** Opening Data for review block **

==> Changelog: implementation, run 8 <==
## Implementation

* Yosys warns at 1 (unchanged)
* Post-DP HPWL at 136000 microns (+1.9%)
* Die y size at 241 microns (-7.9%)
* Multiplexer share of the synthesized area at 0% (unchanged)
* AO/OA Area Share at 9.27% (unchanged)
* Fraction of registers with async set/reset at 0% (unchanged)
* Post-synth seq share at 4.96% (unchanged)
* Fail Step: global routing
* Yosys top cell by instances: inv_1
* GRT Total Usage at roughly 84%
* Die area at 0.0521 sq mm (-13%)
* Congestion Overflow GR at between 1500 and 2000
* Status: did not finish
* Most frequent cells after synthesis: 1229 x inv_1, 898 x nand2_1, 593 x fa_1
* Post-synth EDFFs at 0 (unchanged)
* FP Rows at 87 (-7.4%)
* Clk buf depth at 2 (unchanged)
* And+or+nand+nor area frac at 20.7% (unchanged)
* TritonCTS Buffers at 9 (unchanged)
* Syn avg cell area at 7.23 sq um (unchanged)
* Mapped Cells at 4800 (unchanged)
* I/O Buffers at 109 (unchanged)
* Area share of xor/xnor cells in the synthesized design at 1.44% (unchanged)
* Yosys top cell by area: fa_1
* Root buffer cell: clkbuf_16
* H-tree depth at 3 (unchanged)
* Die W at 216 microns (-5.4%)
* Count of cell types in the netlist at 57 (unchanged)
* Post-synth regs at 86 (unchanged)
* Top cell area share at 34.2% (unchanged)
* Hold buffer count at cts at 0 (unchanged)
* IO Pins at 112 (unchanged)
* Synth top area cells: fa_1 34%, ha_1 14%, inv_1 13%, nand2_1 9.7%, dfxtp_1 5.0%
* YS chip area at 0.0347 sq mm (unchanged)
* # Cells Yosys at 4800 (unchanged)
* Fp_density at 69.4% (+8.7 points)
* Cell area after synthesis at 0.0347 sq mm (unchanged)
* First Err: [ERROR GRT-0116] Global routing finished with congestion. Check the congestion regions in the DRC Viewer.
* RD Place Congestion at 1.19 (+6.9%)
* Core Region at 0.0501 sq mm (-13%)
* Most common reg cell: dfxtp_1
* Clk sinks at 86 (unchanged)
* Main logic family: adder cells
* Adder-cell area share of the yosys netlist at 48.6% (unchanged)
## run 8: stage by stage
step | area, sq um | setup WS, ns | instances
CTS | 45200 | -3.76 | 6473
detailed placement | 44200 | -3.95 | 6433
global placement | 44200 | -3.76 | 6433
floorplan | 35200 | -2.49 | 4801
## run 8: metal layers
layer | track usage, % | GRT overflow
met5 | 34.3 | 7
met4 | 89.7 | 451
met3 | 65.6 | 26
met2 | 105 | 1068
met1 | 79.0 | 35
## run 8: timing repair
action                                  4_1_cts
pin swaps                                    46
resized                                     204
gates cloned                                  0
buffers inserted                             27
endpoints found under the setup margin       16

** Closing Data for review block **

Go through the records and count the lines that include the string "instances"; state that number alone.

2